Shortly after detaching myself from the MH system, I got my first job and saved up the money to move out of the state I was born in. While this was a good thing for me as it takes me away from so many all-too-familiar places, it has also been hard. I am now living with my boyfriend and am finally in a safe environment, and I think that that is why my symptoms have been acting up so much. It's like my brain is saying, "Here's all that stuff you didn't deal with." I am just very tired of having flashbacks every day and nightmares every night and having to avoid things I like (certain movies, songs, shows, etc) because they remind me too much of bad things that have happened.
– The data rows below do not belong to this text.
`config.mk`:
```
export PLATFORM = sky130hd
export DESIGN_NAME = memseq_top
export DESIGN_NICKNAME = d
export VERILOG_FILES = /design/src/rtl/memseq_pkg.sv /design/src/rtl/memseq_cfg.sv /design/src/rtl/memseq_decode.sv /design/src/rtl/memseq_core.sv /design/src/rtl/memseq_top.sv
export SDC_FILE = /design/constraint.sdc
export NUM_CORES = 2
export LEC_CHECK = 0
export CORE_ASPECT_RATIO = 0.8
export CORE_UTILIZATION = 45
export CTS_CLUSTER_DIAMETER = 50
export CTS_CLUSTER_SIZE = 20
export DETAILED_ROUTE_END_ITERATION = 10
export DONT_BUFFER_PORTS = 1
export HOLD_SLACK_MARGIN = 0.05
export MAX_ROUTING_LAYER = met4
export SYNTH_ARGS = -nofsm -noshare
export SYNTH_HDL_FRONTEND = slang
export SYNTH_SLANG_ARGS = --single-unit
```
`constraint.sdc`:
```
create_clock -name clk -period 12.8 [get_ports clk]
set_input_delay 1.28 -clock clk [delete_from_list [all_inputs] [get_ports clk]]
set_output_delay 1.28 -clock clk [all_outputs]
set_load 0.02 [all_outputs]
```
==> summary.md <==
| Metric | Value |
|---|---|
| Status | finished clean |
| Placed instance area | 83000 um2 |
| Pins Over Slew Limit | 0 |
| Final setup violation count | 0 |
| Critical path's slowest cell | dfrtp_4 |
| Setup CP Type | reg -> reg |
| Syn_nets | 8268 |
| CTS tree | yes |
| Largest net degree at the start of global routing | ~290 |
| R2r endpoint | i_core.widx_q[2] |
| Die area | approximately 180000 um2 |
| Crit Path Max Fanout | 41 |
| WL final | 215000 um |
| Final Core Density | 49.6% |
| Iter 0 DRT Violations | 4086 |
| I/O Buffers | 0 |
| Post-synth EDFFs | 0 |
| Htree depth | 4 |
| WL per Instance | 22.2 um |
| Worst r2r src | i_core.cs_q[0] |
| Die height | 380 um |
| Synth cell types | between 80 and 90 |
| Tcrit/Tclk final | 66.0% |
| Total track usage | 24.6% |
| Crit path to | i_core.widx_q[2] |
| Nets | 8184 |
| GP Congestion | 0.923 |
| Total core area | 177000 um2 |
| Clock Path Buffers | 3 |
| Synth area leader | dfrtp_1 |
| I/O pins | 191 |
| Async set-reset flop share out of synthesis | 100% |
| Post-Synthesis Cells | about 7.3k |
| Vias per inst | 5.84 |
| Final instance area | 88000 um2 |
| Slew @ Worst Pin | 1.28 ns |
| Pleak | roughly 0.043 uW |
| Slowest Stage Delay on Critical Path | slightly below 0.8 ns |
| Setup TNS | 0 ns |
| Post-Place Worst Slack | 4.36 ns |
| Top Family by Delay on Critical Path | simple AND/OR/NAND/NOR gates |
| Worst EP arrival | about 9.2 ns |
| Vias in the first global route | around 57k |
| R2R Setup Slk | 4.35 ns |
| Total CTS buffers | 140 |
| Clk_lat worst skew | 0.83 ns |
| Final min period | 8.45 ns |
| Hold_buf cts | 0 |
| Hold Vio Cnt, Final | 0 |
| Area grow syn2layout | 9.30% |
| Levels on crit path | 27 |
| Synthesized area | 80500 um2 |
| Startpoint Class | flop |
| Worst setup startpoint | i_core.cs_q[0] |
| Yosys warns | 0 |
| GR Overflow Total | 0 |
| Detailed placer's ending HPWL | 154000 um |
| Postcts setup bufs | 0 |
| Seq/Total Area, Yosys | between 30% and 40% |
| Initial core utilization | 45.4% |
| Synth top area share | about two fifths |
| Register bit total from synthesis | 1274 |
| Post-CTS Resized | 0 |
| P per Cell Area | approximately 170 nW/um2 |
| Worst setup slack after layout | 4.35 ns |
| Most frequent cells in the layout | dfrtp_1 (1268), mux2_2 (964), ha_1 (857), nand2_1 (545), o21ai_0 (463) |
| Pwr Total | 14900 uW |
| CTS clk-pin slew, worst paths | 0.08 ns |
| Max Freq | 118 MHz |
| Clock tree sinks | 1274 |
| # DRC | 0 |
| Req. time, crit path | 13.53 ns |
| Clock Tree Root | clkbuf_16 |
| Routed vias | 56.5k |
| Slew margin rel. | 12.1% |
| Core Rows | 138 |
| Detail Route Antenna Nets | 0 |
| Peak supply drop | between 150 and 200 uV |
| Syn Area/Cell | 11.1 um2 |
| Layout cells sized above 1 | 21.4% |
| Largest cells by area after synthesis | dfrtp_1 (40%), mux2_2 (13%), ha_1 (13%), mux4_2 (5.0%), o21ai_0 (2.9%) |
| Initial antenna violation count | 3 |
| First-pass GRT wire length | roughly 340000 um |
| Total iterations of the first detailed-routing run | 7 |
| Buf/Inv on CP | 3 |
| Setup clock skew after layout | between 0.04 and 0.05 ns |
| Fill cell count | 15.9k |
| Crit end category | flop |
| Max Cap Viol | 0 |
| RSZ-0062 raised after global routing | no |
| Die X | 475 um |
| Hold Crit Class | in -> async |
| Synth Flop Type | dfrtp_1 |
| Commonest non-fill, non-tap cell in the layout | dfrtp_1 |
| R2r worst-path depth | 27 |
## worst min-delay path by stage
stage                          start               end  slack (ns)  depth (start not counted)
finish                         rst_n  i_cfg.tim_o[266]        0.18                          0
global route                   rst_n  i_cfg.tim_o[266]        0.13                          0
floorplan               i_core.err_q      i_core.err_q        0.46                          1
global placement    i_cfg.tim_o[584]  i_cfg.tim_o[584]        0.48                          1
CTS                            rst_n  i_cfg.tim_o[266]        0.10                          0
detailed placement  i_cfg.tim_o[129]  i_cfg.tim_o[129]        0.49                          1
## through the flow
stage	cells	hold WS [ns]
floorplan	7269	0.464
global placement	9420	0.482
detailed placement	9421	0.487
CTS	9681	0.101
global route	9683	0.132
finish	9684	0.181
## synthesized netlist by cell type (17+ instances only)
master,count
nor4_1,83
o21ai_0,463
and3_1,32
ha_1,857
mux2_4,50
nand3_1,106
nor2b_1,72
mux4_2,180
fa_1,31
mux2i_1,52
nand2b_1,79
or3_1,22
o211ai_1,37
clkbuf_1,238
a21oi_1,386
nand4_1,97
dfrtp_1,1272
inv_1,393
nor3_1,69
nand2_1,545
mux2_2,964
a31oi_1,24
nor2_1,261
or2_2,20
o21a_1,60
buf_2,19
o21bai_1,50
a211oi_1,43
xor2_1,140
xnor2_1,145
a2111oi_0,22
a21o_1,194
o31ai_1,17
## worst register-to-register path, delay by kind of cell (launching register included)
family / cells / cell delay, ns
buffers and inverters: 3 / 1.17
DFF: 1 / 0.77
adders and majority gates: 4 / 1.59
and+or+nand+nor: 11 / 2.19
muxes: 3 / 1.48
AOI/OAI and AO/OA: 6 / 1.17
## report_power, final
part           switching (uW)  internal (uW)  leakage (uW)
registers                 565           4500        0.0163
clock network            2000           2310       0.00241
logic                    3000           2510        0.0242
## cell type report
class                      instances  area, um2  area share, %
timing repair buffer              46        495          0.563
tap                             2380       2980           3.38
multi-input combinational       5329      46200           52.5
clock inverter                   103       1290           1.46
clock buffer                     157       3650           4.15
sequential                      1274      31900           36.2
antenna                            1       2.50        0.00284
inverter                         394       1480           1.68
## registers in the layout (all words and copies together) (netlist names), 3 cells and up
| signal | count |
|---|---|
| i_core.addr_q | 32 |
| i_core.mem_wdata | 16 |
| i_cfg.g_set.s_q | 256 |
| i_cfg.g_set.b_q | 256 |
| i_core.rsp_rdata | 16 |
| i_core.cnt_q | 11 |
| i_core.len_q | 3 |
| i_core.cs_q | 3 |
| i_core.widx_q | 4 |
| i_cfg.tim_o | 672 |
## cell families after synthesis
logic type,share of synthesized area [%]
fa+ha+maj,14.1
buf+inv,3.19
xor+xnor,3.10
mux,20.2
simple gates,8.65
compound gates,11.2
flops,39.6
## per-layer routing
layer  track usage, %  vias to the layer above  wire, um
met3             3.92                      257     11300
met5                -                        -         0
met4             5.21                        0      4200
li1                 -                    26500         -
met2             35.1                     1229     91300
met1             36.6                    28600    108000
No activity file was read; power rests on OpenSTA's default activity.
==> src/rtl/persist_stage.sv <==
module persist_stage
  import persist_stage_pkg::*;
#(
  parameter int ADDR_W = 8,
  parameter int DATA_W = 16,
  parameter int DEPTH  = 16
) (
  input  logic              clk,
  input  logic              rstN,
  input  logic              stValid,
  output logic              stReady,
  input  logic [ADDR_W-1:0] stAddr,
  input  logic [DATA_W-1:0] stData,
  input  logic              bndValid,
  output logic              bndReady,
  input  logic              recover,
  output logic              memEn,
  output logic              memWe,
  output logic [ADDR_W-1:0] memAddr,
  output logic [DATA_W-1:0] memWdata,
  input  logic [DATA_W-1:0] memRdata,
  output logic              regionDone
);

  ctrlStrobe_t strobe;
  logic full, drainAvail, drainLast, nextAvail, logEmpty;

  persist_stage_ctl u_ctl (
    .clk        (clk),
    .rstN       (rstN),
    .stValid    (stValid),
    .bndValid   (bndValid),
    .recover    (recover),
    .full       (full),
    .drainAvail (drainAvail),
    .drainLast  (drainLast),
    .nextAvail  (nextAvail),
    .logEmpty   (logEmpty),
    .stReady    (stReady),
    .bndReady   (bndReady),
    .regionDone (regionDone),
    .s          (strobe)
  );

  persist_stage_dp #(
    .ADDR_W (ADDR_W),
    .DATA_W (DATA_W),
    .DEPTH  (DEPTH)
  ) u_dp (
    .clk        (clk),
    .rstN       (rstN),
    .s          (strobe),
    .stAddr     (stAddr),
    .stData     (stData),
    .memRdata   (memRdata),
    .full       (full),
    .drainAvail (drainAvail),
    .drainLast  (drainLast),
    .nextAvail  (nextAvail),
    .logEmpty   (logEmpty),
    .memEn      (memEn),
    .memWe      (memWe),
    .memAddr    (memAddr),
    .memWdata   (memWdata)
  );

endmodule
What I really want in life is to be free of all of this and to be happy, and to not have to worry about something triggering me and sending me into a panic attack or meltdown.
Sorry this was so long; again, introductions are rather difficult for me. Hoping that this is a good place to give and receive support. Thanks for reading. :)
EDIT: Apologies as well if this post is hard to understand at all. I feel like I didn't explain things very well as I don't want to make it too long but there's a lot I want to say.